Mung ChiangPROFESSOR MUNG CHIANG has integrated fundamental research on computer network optimization with several successful business ventures. As director of the Keller Center, which expands the scope of engineering education to include leadership and societal issues, Chiang is dedicated to cultivating the next generation of entrepreneurs.

Chiang, the Arthur LeGrand Doty Professor of Electrical Engineering, also leads the Princeton Entrepreneurship Advisory Committee, which was assembled by Provost David Lee and convened in January 2014 to explore ways to expand entrepreneurship opportunities for students, faculty members and alumni.

In this interview, he emphasizes that not all entrepreneurship is about technology.

How do you define entrepreneurship? Entrepreneurship doesn’t have to be commercializing some scientific or engineering product. It’s much broader than that. It’s a mindset that involves solving big problems through risk-taking actions with relatively few resources. You can be a social entrepreneur or a tech entrepreneur. You can found or join a startup. You can be an entrepreneur in the government, in a big corporation, in a nonprofit — in any organization. You can do it when you’re 22, or you can do it when you’re 92.

What has the committee learned so far from its “listening phase”? First, there is a surging interest from students to have the opportunity to be exposed to entrepreneurship. We also have extremely strong support from alumni. And we have learned that whatever the committee recommends, in the end, the hard work is going to boil down to the execution, and creative entrepreneurs working side by side to push, to pivot and to persist.

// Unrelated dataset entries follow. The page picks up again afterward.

**src/hw/rtl/mbld_pkg.sv**
```systemverilog
// ----------------------------------------------------------------------------
// mbld_pkg
// Shared constants and item types for the multi-button lockout debouncer.
// ----------------------------------------------------------------------------
package mbld_pkg;

    // Number of physical button pins in one sample.
    localparam int PIN_COUNT = 12;

    // Default number of debounced buttons.
    localparam int BUTTON_COUNT_DEF = 12;

    // Field widths.
    localparam int TIME_W  = 32;
    localparam int DEB_W   = 16;
    localparam int QIDX_W  = 4;

    // Lockout window after reset, in milliseconds.
    localparam logic [DEB_W-1:0] DEBOUNCE_RESET = 16'd25;

    // One input item as held in the input register.
    typedef struct packed {
        logic [TIME_W-1:0]    now_ms;
        logic [PIN_COUNT-1:0] raw_levels;
        logic [QIDX_W-1:0]    query_button;
        logic [TIME_W-1:0]    query_duration;
    } item_t;

    // One result item.
    typedef struct packed {
        logic [PIN_COUNT-1:0] pressed_mask;
        logic [PIN_COUNT-1:0] changed_mask;
        logic [PIN_COUNT-1:0] just_pressed_mask;
        logic [PIN_COUNT-1:0] just_released_mask;
        logic                 query_found;
        logic                 query_held_pressed;
        logic                 query_held_released;
        logic [TIME_W-1:0]    query_last_change;
    } result_t;

endpackage

```
**src/hw/rtl/mbld_in_stage.sv**
```systemverilog
// ----------------------------------------------------------------------------
// mbld_in_stage
// Input register: captures one sample item and holds it until the update
// stage can pass its result on.
// ----------------------------------------------------------------------------
module mbld_in_stage
(
    input  logic            clk,
    input  logic            rst_n,
    input  logic            in_valid,
    output logic            in_stall,
    input  mbld_pkg::item_t in_item,
    input  logic            down_ready,
    output logic            item_valid,
    output mbld_pkg::item_t item
);

    logic            valid_reg;
    logic            valid_next;
    mbld_pkg::item_t item_reg;
    logic            load;

    // The register frees up whenever its item moves on or it is empty.
    assign in_stall = valid_reg && !down_ready;
    assign load     = in_valid && !in_stall;

    always_comb
    begin
        valid_next = valid_reg;
        if (!in_stall)
        begin
            valid_next = in_valid;
        end
    end

    // Control state.
    always_ff @(posedge clk or negedge rst_n)
    begin
        if (!rst_n)
        begin
            valid_reg <= 1'b0;
        end
        else
        begin
            valid_reg <= valid_next;
        end
    end

    // Payload.
    always_ff @(posedge clk)
    begin
        if (load)
        begin
            item_reg <= in_item;
        end
    end

    assign item_valid = valid_reg;
    assign item       = item_reg;

endmodule

```
**src/hw/rtl/mbld_update.sv**
```systemverilog
// ----------------------------------------------------------------------------
// mbld_update
// Per-button lockout state and the per-item update: decides for every
// button whether the pin is taken, records change times and answers the
// hold-time query.
// ----------------------------------------------------------------------------
module mbld_update
#(
    parameter int BUTTON_COUNT = mbld_pkg::BUTTON_COUNT_DEF
)
(
    input  logic                        clk,
    input  logic                        rst_n,
    input  logic                        fire,
    input  mbld_pkg::item_t             item,
    input  logic [mbld_pkg::DEB_W-1:0]  debounce_ms,
    output mbld_pkg::result_t           result
);

    localparam int IDX_W = (BUTTON_COUNT > 1) ? $clog2(BUTTON_COUNT) : 1;
    localparam int PC    = mbld_pkg::PIN_COUNT;
    localparam int TW    = mbld_pkg::TIME_W;

    logic [BUTTON_COUNT-1:0] pressed_reg;
    logic [BUTTON_COUNT-1:0] pressed_next;
    logic [BUTTON_COUNT-1:0] changed;
    logic [BUTTON_COUNT-1:0] pin_low;
    logic [BUTTON_COUNT-1:0] locked;
    logic [TW-1:0]           time_reg [BUTTON_COUNT];

    logic [TW-1:0]           lockout;
    logic                    found;
    logic [IDX_W-1:0]        qidx;
    logic [TW-1:0]           old_time;
    logic                    old_long;
    logic                    q_changed;
    logic                    q_pressed;
    logic                    long_enough;
    logic [TW-1:0]           last_time;

    assign lockout = TW'(debounce_ms);

    // Per-button lockout check and pin decision; buttons past the pins read low.
    for (genvar i = 0; i < BUTTON_COUNT; i++)
    begin : g_btn
        if (i < PC)
        begin : g_pin
            assign pin_low[i] = !item.raw_levels[i];
        end
        else
        begin : g_nopin
            assign pin_low[i] = 1'b1;
        end

        assign locked[i]       = (item.now_ms - time_reg[i]) < lockout;
        assign pressed_next[i] = locked[i] ? pressed_reg[i] : pin_low[i];
        assign changed[i]      = !locked[i] && (pin_low[i] != pressed_reg[i]);
    end

    // Query: the stored time is read in parallel with the lockout checks; a
    // button that changes on this sample has a hold time of zero.
    assign found     = (32'(item.query_button) < BUTTON_COUNT);
    assign qidx      = IDX_W'(item.query_button);
    assign old_time  = time_reg[qidx];
    assign old_long  = (item.now_ms - old_time) >= item.query_duration;
    assign q_changed = changed[qidx];
    assign q_pressed = pressed_next[qidx];

    always_comb
    begin
        if (q_changed)
        begin
            long_enough = (item.query_duration == '0);
            last_time   = item.now_ms;
        end
        else
        begin
            long_enough = old_long;
            last_time   = old_time;
        end
    end

    // Result masks carry only the pin positions.
    for (genvar j = 0; j < PC; j++)
    begin : g_mask
        if (j < BUTTON_COUNT)
        begin : g_used
            assign result.pressed_mask[j]       = pressed_next[j];
            assign result.changed_mask[j]       = changed[j];
            assign result.just_pressed_mask[j]  = changed[j] && pressed_next[j];
            assign result.just_released_mask[j] = changed[j] && !pressed_next[j];
        end
        else
        begin : g_unused
            assign result.pressed_mask[j]       = 1'b0;
            assign result.changed_mask[j]       = 1'b0;
            assign result.just_pressed_mask[j]  = 1'b0;
            assign result.just_released_mask[j] = 1'b0;
        end
    end

    assign result.query_found         = found;
    assign result.query_held_pressed  = found && q_pressed && long_enough;
    assign result.query_held_released = found && !q_pressed && long_enough;
    assign result.query_last_change   = found ? last_time : '0;

    // Debounced state and change times advance once per item.
    always_ff @(posedge clk or negedge rst_n)
    begin
        if (!rst_n)
        begin
            pressed_reg <= '0;
            for (int k = 0; k < BUTTON_COUNT; k++)
            begin
                time_reg[k] <= '0;
            end
        end
        else if (fire)
        begin
            pressed_reg <= pressed_next;
            for (int k = 0; k < BUTTON_COUNT; k++)
            begin
                if (changed[k])
                begin
                    time_reg[k] <= item.now_ms;
                end
            end
        end
    end

endmodule

```
**src/hw/rtl/mbld_out_stage.sv**
```systemverilog
// ----------------------------------------------------------------------------
// mbld_out_stage
// Result register: holds one result item until the receiver takes it.
// ----------------------------------------------------------------------------
module mbld_out_stage
(
    input  logic              clk,
    input  logic              rst_n,
    input  logic              fire,
    input  mbld_pkg::result_t result_in,
    output logic              ready,
    output logic              out_valid,
    input  logic              out_stall,
    output mbld_pkg::result_t result_out
);

    logic              valid_reg;
    logic              valid_next;
    mbld_pkg::result_t result_reg;

    // The register can load when empty or when its item leaves this cycle.
    assign ready = !valid_reg || !out_stall;

    always_comb
    begin
        valid_next = valid_reg;
        if (ready)
        begin
            valid_next = fire;
        end
    end

    // Control state.
    always_ff @(posedge clk or negedge rst_n)
    begin
        if (!rst_n)
        begin
            valid_reg <= 1'b0;
        end
        else
        begin
            valid_reg <= valid_next;
        end
    end

    // Payload.
    always_ff @(posedge clk)
    begin
        if (fire)
        begin
            result_reg <= result_in;
        end
    end

    assign out_valid  = valid_reg;
    assign result_out = result_reg;

endmodule

```
**src/hw/rtl/multi_button_lockout_debouncer.sv**
```systemverilog
// ----------------------------------------------------------------------------
// multi_button_lockout_debouncer
// Lockout debouncer for active-low buttons with a hold-time query.
//
//   Channel  Direction  Handshake          Payload
//   in       input      in_valid/in_stall  now_ms, raw_levels, query_button,
//                                          query_duration
//   out      output     out_valid/out_stall pressed/changed/just_pressed/
//                                          just_released masks, query fields
//   cfg      input      cfg_we             cfg_wdata (debounce_ms)
//
// One item per cycle while out_stall is low; an item that is taken is held in
// the input register, then the state update writes its result into the result
// register, from which it leaves when out_stall is low.
// Reset clears the valid flags, all button states to released, all change
// times to zero and the lockout window to 25 ms.
// While the result register is stalled, one more item is held in the input
// register before in_stall rises.
// ----------------------------------------------------------------------------
module multi_button_lockout_debouncer
#(
    parameter int BUTTON_COUNT = mbld_pkg::BUTTON_COUNT_DEF
)
(
    input  logic                            clk,
    input  logic                            rst_n,

    input  logic                            in_valid,
    output logic                            in_stall,
    input  logic [mbld_pkg::TIME_W-1:0]     now_ms,
    input  logic [mbld_pkg::PIN_COUNT-1:0]  raw_levels,
    input  logic [mbld_pkg::QIDX_W-1:0]     query_button,
    input  logic [mbld_pkg::TIME_W-1:0]     query_duration,

    output logic                            out_valid,
    input  logic                            out_stall,
    output logic [mbld_pkg::PIN_COUNT-1:0]  pressed_mask,
    output logic [mbld_pkg::PIN_COUNT-1:0]  changed_mask,
    output logic [mbld_pkg::PIN_COUNT-1:0]  just_pressed_mask,
    output logic [mbld_pkg::PIN_COUNT-1:0]  just_released_mask,
    output logic                            query_found,
    output logic                            query_held_pressed,
    output logic                            query_held_released,
    output logic [mbld_pkg::TIME_W-1:0]     query_last_change,

    input  logic                            cfg_we,
    input  logic [mbld_pkg::DEB_W-1:0]      cfg_wdata
);

    mbld_pkg::item_t               in_item;
    mbld_pkg::item_t               item;
    mbld_pkg::result_t             result_next;
    mbld_pkg::result_t             result;
    logic                          item_valid;
    logic                          down_ready;
    logic                          fire;
    logic [mbld_pkg::DEB_W-1:0]    debounce_reg;

    // Lockout window register.
    always_ff @(posedge clk or negedge rst_n)
    begin
        if (!rst_n)
        begin
            debounce_reg <= mbld_pkg::DEBOUNCE_RESET;
        end
        else if (cfg_we)
        begin
            debounce_reg <= cfg_wdata;
        end
    end

    // Gather the input fields into one item.
    assign in_item.now_ms         = now_ms;
    assign in_item.raw_levels     = raw_levels;
    assign in_item.query_button   = query_button;
    assign in_item.query_duration = query_duration;

    mbld_in_stage u_in_stage
    (
        .clk        (clk),
        .rst_n      (rst_n),
        .in_valid   (in_valid),
        .in_stall   (in_stall),
        .in_item    (in_item),
        .down_ready (down_ready),
        .item_valid (item_valid),
        .item       (item)
    );

    // The held item is processed when the result register can take it.
    assign fire = item_valid && down_ready;

    mbld_update #(
        .BUTTON_COUNT (BUTTON_COUNT)
    ) u_update
    (
        .clk         (clk),
        .rst_n       (rst_n),
        .fire        (fire),
        .item        (item),
        .debounce_ms (debounce_reg),
        .result      (result_next)
    );

    mbld_out_stage u_out_stage
    (
        .clk        (clk),
        .rst_n      (rst_n),
        .fire       (fire),
        .result_in  (result_next),
        .ready      (down_ready),
        .out_valid  (out_valid),
        .out_stall  (out_stall),
        .result_out (result)
    );

    // Spread the result item over the output ports.
    assign pressed_mask        = result.pressed_mask;
    assign changed_mask        = result.changed_mask;
    assign just_pressed_mask   = result.just_pressed_mask;
    assign just_released_mask  = result.just_released_mask;
    assign query_found         = result.query_found;
    assign query_held_pressed  = result.query_held_pressed;
    assign query_held_released = result.query_held_released;
    assign query_last_change   = result.query_last_change;

endmodule
```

How can entrepreneurship connect to a liberal arts education? Our working definition of entrepreneurship is all about the broadening of the mind and training of the character. Interestingly, in our survey some of the strongest responses came from students and alumni in the humanities and social sciences. And there is a good reason for that. Entrepreneurship, unlike certain types of technology jobs, is fundamentally about your intrinsic capability and mindset, and not about a particular kind of vocational skill. We hope to expose students and faculty to the possibilities of entrepreneurship, to enable those who choose to become entrepreneurs, and to enhance the overall education and research environment at Princeton.